Russia’s weirdest tax law is probably the one about beards. Peter the Great, or Peter 1, wanted to modernize Russia back in 1698. To this end, he decided that beards were symbols of olden and backward times. He hence enforced a tax on beards in order to discourage men from rowing them altogether. This eccentric demand came from his travels in Western Europe, where most of the men in the royal courts didn’t have beards.

Back then, if any Russian wanted to sport a beard, they would have to get a token that showed they paid the required tax. Russian culture and tradition, as well as the cold climate, encouraged the growing of beards, so many males oppose this law. However, Peter won out in this instance and rules Russia for around 40 more years.

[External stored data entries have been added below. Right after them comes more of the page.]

File: src/flat_wrapper.sv
// flat-port wrapper written by rule: the top's interface ports become plain ports
module switch_debounce_multi_flat 
#(
    parameter int NUM_CH          = 4,
    parameter int DEBOUNCE_CYCLES = 250000,
    parameter int TOGGLE_MODE     = 0
)
  (i_Clk, i_Rst_L, sw_if_i_Switch, sw_if_i_Toggle_Clr, sw_if_o_Level, sw_if_o_Rise, sw_if_o_Fall, sw_if_o_Toggle, sw_if_o_Out);
  switch_debounce_multi_if #(.NUM_CH(NUM_CH)) sw_if_i ();
  input  logic i_Clk;
  input  logic i_Rst_L;
  input wire logic [$bits(sw_if_i.i_Switch)-1:0] sw_if_i_Switch;
  input wire logic [$bits(sw_if_i.i_Toggle_Clr)-1:0] sw_if_i_Toggle_Clr;
  output wire logic [$bits(sw_if_i.o_Level)-1:0] sw_if_o_Level;
  output wire logic [$bits(sw_if_i.o_Rise)-1:0] sw_if_o_Rise;
  output wire logic [$bits(sw_if_i.o_Fall)-1:0] sw_if_o_Fall;
  output wire logic [$bits(sw_if_i.o_Toggle)-1:0] sw_if_o_Toggle;
  output wire logic [$bits(sw_if_i.o_Out)-1:0] sw_if_o_Out;
  assign sw_if_i.i_Switch = sw_if_i_Switch;
  assign sw_if_i.i_Toggle_Clr = sw_if_i_Toggle_Clr;
  assign sw_if_o_Level = sw_if_i.o_Level;
  assign sw_if_o_Rise = sw_if_i.o_Rise;
  assign sw_if_o_Fall = sw_if_i.o_Fall;
  assign sw_if_o_Toggle = sw_if_i.o_Toggle;
  assign sw_if_o_Out = sw_if_i.o_Out;
  switch_debounce_multi #(.NUM_CH(NUM_CH), .DEBOUNCE_CYCLES(DEBOUNCE_CYCLES), .TOGGLE_MODE(TOGGLE_MODE)) u_core (.i_Clk(i_Clk), .i_Rst_L(i_Rst_L), .sw_if(sw_if_i));
endmodule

EU Nations and Cow Flatulence

Anyone who’s familiar with cows knows that they digest their food quite slowly. This leads to a lot of flatulence or methane gas. In Europe, that means that around 18% of all greenhouse gases were due to these cows. Slaughterhouses were the most to blame for this, as they grouped cows by the thousands in a very limited area. The combined gas was extremely harmful to the environment.

The solution they found was to tax cows, with the rates varying according to country. In Ireland, eat farmer paid a flatulence tax of $18 for each cow. In Denmark, though, the rates increased to $110 a cow

The United States and Air Balloons

There are actually quite a few weird laws just within the United States, but this one is one of the strangest. In the state of Kansas, the tax laws are especially unusual, including the one that says untethered air balloons wouldn’t be taxed.

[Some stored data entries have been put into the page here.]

File: src/rtl/time_set_ctrl.sv
// time_set_ctrl: front-panel time-setting controller.
// Debounces the mode/inc/dec keys, walks hour -> minute -> second edit fields,
// then strobes set_en to load the edited time into the clock counter.
// Optional feature: define SET_TIMEOUT_EN to abort an idle edit session
// after TIMEOUT_CYC cycles without any key press.
module time_set_ctrl #(
  parameter int DEBOUNCE_CYC = 1_000_000,
  parameter int HOLD_CYC     = 50_000_000,
  parameter int BLINK_CYC    = 12_500_000
`ifdef SET_TIMEOUT_EN
  ,parameter int TIMEOUT_CYC = 500_000_000
`endif
) (
  input  logic       CLK_50,
  input  logic       reset_en,
  input  logic       key_mode_n,
  input  logic       key_inc_n,
  input  logic       key_dec_n,
  input  logic [5:0] hour_now,
  input  logic [5:0] minute_now,
  input  logic [5:0] second_now,
  output logic       set_en,
  output logic [5:0] hour_set,
  output logic [5:0] minute_set,
  output logic [5:0] second_set,
  output logic       edit_active,
  output logic [2:0] blink_mask
);

  localparam int DB_W = $clog2(DEBOUNCE_CYC + 1);
  localparam int HL_W = $clog2(HOLD_CYC + 1);
  localparam int BL_W = $clog2(BLINK_CYC + 1);

  typedef enum logic [2:0] {IDLE, EDIT_H, EDIT_M, EDIT_S, COMMIT} state_t;

  state_t            state_q, state_d;
  logic [2:0]        key_raw, key_meta, key_sync, key_deb, key_press;
  logic [DB_W-1:0]   db_cnt [3];
  logic [HL_W-1:0]   hold_cnt;
  logic [BL_W-1:0]   blink_cnt;
  logic              blink_ph;
  logic              mode_ev, inc_ev, dec_ev, blink_restart, timeout_hit;

  function automatic logic is_edit(input state_t s);
    return (s == EDIT_H) || (s == EDIT_M) || (s == EDIT_S);
  endfunction

  // One step up or down with wrap; >= keeps an out-of-range snapshot legal.
  function automatic logic [5:0] step_wrap(input logic [5:0] v, input logic [5:0] max,
                                           input logic up);
    if (up) return (v >= max) ? 6'd0 : v + 6'd1;
    else    return (v == 6'd0) ? max : ((v > max) ? max : v - 6'd1);
  endfunction

  // bit0 = mode, bit1 = inc, bit2 = dec (all active-low on the pins)
  assign key_raw = {key_dec_n, key_inc_n, key_mode_n};

  // Two-flop synchroniser; released (1) out of reset.
  always_ff @(posedge CLK_50 or negedge reset_en) begin
    if (!reset_en) begin
      key_meta <= '1;
      key_sync <= '1;
    end else begin
      key_meta <= key_raw;
      key_sync <= key_meta;
    end
  end

  // Debounce: accept a new level after DEBOUNCE_CYC stable cycles; pulse on press.
  always_ff @(posedge CLK_50 or negedge reset_en) begin
    if (!reset_en) begin
      key_deb   <= '1;
      key_press <= '0;
      for (int i = 0; i < 3; i++) db_cnt[i] <= '0;
    end else begin
      for (int i = 0; i < 3; i++) begin
        key_press[i] <= 1'b0;
        if (key_sync[i] == key_deb[i]) begin
          db_cnt[i] <= '0;
        end else if (db_cnt[i] == DB_W'(DEBOUNCE_CYC - 1)) begin
          db_cnt[i]    <= '0;
          key_deb[i]   <= key_sync[i];
          key_press[i] <= ~key_sync[i];
        end else begin
          db_cnt[i] <= db_cnt[i] + 1'b1;
        end
      end
    end
  end

  // Mode wins over inc/dec; inc and dec together cancel. Keys are dead in COMMIT.
  assign mode_ev = key_press[0] && (state_q != COMMIT);
  assign inc_ev  = key_press[1] && !key_press[2] && !key_press[0] && is_edit(state_q);
  assign dec_ev  = key_press[2] && !key_press[1] && !key_press[0] && is_edit(state_q);

`ifdef SET_TIMEOUT_EN
  localparam int TO_W = $clog2(TIMEOUT_CYC + 1);
  logic [TO_W-1:0] to_cnt;

  assign timeout_hit = is_edit(state_q) && (key_press == 3'b000) &&
                       (to_cnt == TO_W'(TIMEOUT_CYC - 1));

  // Inactivity counter: runs only while editing, any press restarts it.
  always_ff @(posedge CLK_50 or negedge reset_en) begin
    if (!reset_en)                              to_cnt <= '0;
    else if (!is_edit(state_q) || |key_press)  to_cnt <= '0;
    else                                        to_cnt <= to_cnt + 1'b1;
  end
`else
  assign timeout_hit = 1'b0;
`endif

  // State register.
  always_ff @(posedge CLK_50 or negedge reset_en) begin
    if (!reset_en) state_q <= IDLE;
    else           state_q <= state_d;
  end

  // Next-state logic.
  always_comb begin
    state_d = state_q;
    case (state_q)
      IDLE:    if (mode_ev) state_d = EDIT_H;
      EDIT_H:  if (mode_ev) state_d = EDIT_M;
      EDIT_M:  if (mode_ev) state_d = EDIT_S;
      EDIT_S:  if (mode_ev) state_d = COMMIT;
      COMMIT:  if (hold_cnt == HL_W'(HOLD_CYC - 1)) state_d = IDLE;
      default: state_d = IDLE;
    endcase
    if (timeout_hit) state_d = IDLE;
  end

  // Commit hold timer: counts the cycles spent in COMMIT.
  always_ff @(posedge CLK_50 or negedge reset_en) begin
    if (!reset_en)              hold_cnt <= '0;
    else if (state_q == COMMIT) hold_cnt <= hold_cnt + 1'b1;
    else                        hold_cnt <= '0;
  end

  // Edit fields: snapshot on entry, step on inc/dec, hold otherwise.
  always_ff @(posedge CLK_50 or negedge reset_en) begin
    if (!reset_en) begin
      hour_set   <= '0;
      minute_set <= '0;
      second_set <= '0;
    end else if (state_q == IDLE && mode_ev) begin
      hour_set   <= hour_now;
      minute_set <= minute_now;
      second_set <= second_now;
    end else if (inc_ev || dec_ev) begin
      case (state_q)
        EDIT_H:  hour_set   <= step_wrap(hour_set,   6'd23, inc_ev);
        EDIT_M:  minute_set <= step_wrap(minute_set, 6'd59, inc_ev);
        EDIT_S:  second_set <= step_wrap(second_set, 6'd59, inc_ev);
        default: ;
      endcase
    end
  end

  // Registered edit indicator, aligned with the EDIT states.
  always_ff @(posedge CLK_50 or negedge reset_en) begin
    if (!reset_en) edit_active <= 1'b0;
    else           edit_active <= is_edit(state_d);
  end

  assign blink_restart = (state_d != state_q) || inc_ev || dec_ev;

  // Blink phase: free-running toggle, restarted visible on any field change or edit.
  always_ff @(posedge CLK_50 or negedge reset_en) begin
    if (!reset_en) begin
      blink_cnt <= '0;
      blink_ph  <= 1'b0;
    end else if (blink_restart) begin
      blink_cnt <= '0;
      blink_ph  <= 1'b0;
    end else if (blink_cnt == BL_W'(BLINK_CYC - 1)) begin
      blink_cnt <= '0;
      blink_ph  <= ~blink_ph;
    end else begin
      blink_cnt <= blink_cnt + 1'b1;
    end
  end

  // Only the field being edited blinks.
  always_comb begin
    blink_mask = 3'b000;
    case (state_q)
      EDIT_H:  blink_mask = {blink_ph, 2'b00};
      EDIT_M:  blink_mask = {1'b0, blink_ph, 1'b0};
      EDIT_S:  blink_mask = {2'b00, blink_ph};
      default: blink_mask = 3'b000;
    endcase
  end

  assign set_en = (state_q == COMMIT);

endmodule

This came about due to Kansas taxing any place that provides recreational services, entertainment, or amusement. Hot air balloons obviously fall into this category, but they also fall into the airline category. Since the Anti-head Tax Act holds states back from taxing airlines, this presented a quandary. Hence, untethered balloons were left untaxed, while the owners of the tethered ones had to pay certain fees.

Sweden and Baby Names

In the country of Sweden, there are certain baby names that aren’t approved by the tax agency. It’s not just up to the parents to name the baby. They also need the approval and seal of the tax agency before their child turns five years old.

If any set of parents don’t comply with the naming law, they would have to pay a very heavy fine. The reasoning behind this law is so that children wouldn’t have to be embarrassed or traumatized by an offensive, confusing, difficult, or overly controversial name.  With the trend of people naming their children outlandish names these days, the law actually makes some sort of sense.

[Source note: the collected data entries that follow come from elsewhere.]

## src/rtl/cnt_share_arbiter.sv

```systemverilog
// Round-robin owner of a shared 4-bit up/down counter: grants one N-step run at a
// time, drives the counter enables, stops at the counter limits and reports the result.
module cnt_share_arbiter #(
    parameter int          LEN_W   = 4,
    parameter logic [3:0]  CNT_MAX = 4'd15
) (
    input  logic             clk,
    input  logic             rst,
    input  logic             req0,
    input  logic             req1,
    input  logic             dir0,
    input  logic             dir1,
    input  logic [LEN_W-1:0] len0,
    input  logic [LEN_W-1:0] len1,
    input  logic [3:0]       cnt_val,
    output logic             gnt0,
    output logic             gnt1,
    output logic             done0,
    output logic             done1,
    output logic             sat,
    output logic [LEN_W-1:0] steps,
    output logic             up_cnt_en,
    output logic             down_cnt_en,
    output logic             busy,
    output logic             owner
);

    // state | meaning
    // IDLE  | waiting for a request; gnt is combinational here
    // RUN   | one enable per cycle until rem runs out or a limit is reached
    // DONE  | one-cycle done pulse for the owner; round-robin pointer advances
    typedef enum logic [1:0] {IDLE, RUN, DONE} state_t;

    state_t           r_state;
    state_t           w_state_nxt;
    logic             r_ptr;
    logic             r_owner;
    logic             r_dir;
    logic             r_sat;
    logic [LEN_W-1:0] r_rem;
    logic [LEN_W-1:0] r_steps;

    logic w_any;
    logic w_win;
    logic w_limit;
    logic w_en;
    logic w_rem_zero;

    always_comb begin
        w_any      = req0 | req1;
        // only one requester: it wins; both: the pointer decides
        w_win      = (req0 && req1) ? r_ptr : req1;
        w_limit    = r_dir ? (cnt_val == CNT_MAX) : (cnt_val == 4'd0);
        w_rem_zero = (r_rem == '0);
        w_en       = (r_state == RUN) && !w_rem_zero && !w_limit;

        gnt0        = (r_state == IDLE) && w_any && !w_win;
        gnt1        = (r_state == IDLE) && w_any &&  w_win;
        // reset gates the enables so an aborted run stops the counter immediately
        up_cnt_en   = rst && w_en &&  r_dir;
        down_cnt_en = rst && w_en && !r_dir;
        done0       = (r_state == DONE) && !r_owner;
        done1       = (r_state == DONE) &&  r_owner;
        busy        = (r_state != IDLE);
        owner       = r_owner;
        steps       = r_steps;
        sat         = r_sat;

        w_state_nxt = r_state;
        case (r_state)
            IDLE: if (w_any) w_state_nxt = RUN;
            RUN: begin
                if (w_rem_zero || w_limit || ((r_rem == LEN_W'(1)) && w_en))
                    w_state_nxt = DONE;
            end
            DONE:    w_state_nxt = IDLE;
            default: w_state_nxt = IDLE;
        endcase
    end

    always_ff @(posedge clk) begin
        if (!rst) begin
            r_state <= IDLE;
            r_ptr   <= 1'b0;
            r_owner <= 1'b0;
            r_dir   <= 1'b0;
            r_sat   <= 1'b0;
            r_rem   <= '0;
            r_steps <= '0;
        end else begin
            r_state <= w_state_nxt;
            case (r_state)
                IDLE: begin
                    if (w_any) begin
                        r_owner <= w_win;
                        r_dir   <= w_win ? dir1 : dir0;
                        r_rem   <= w_win ? len1 : len0;
                        r_steps <= '0;
                        r_sat   <= 1'b0;
                    end
                end
                RUN: begin
                    if (w_en) begin
                        r_rem   <= r_rem - LEN_W'(1);
                        r_steps <= r_steps + LEN_W'(1);
                    end
                    if (w_limit && !w_rem_zero)
                        r_sat <= 1'b1;
                end
                DONE:    r_ptr <= ~r_owner;
                default: ;
            endcase
        end
    end

endmodule

```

There’s even a list of unacceptable baby names released by the tax agency. Some examples from the list include the words ‘Allah’, ‘IKEA’, ‘Metallica’ and ‘Brfxxccxxmnpcccclllmmnprxvclmnckssqlbb11116’. The last one was actually a protest by one couple against this law. However, the naming law is actually quite common in several other countries, including Denmark and Mexico.

Uganda and Social Media

Uganda imposed a tax on social media in 2018, which has remained quite controversial since them. It requires every citizen that uses popular social media platforms has to pay around 200 shillings for each day. This amount to just 5 cents in US money, but it’s still not free.

The Ugandan president, Yoweri Museveni, clarified that this tax is needed to reduce the amount of gossip and other unwanted activities online. He also said that the money from the taxation will be used to help the nation’s people cope with the effects of gossiping. Needless to say, the tax is very unpopular in the country, with people saying it interferes with their expressive freedom. However, the president is quite against social media in general, suspending all platforms during the 2016 elections. He did this on the claim that people spread lies using these sites.

Tanzania and Blogs

Blogging is a lucrative activity in this day and age, but it’s not as simple to do it in Tanzania. The Tanzanian government has imposed a heavy fine of $440 per year for blogging. This law was passed in March 2018 and required all the content creators online to have their own license and pay taxes on an annual basis.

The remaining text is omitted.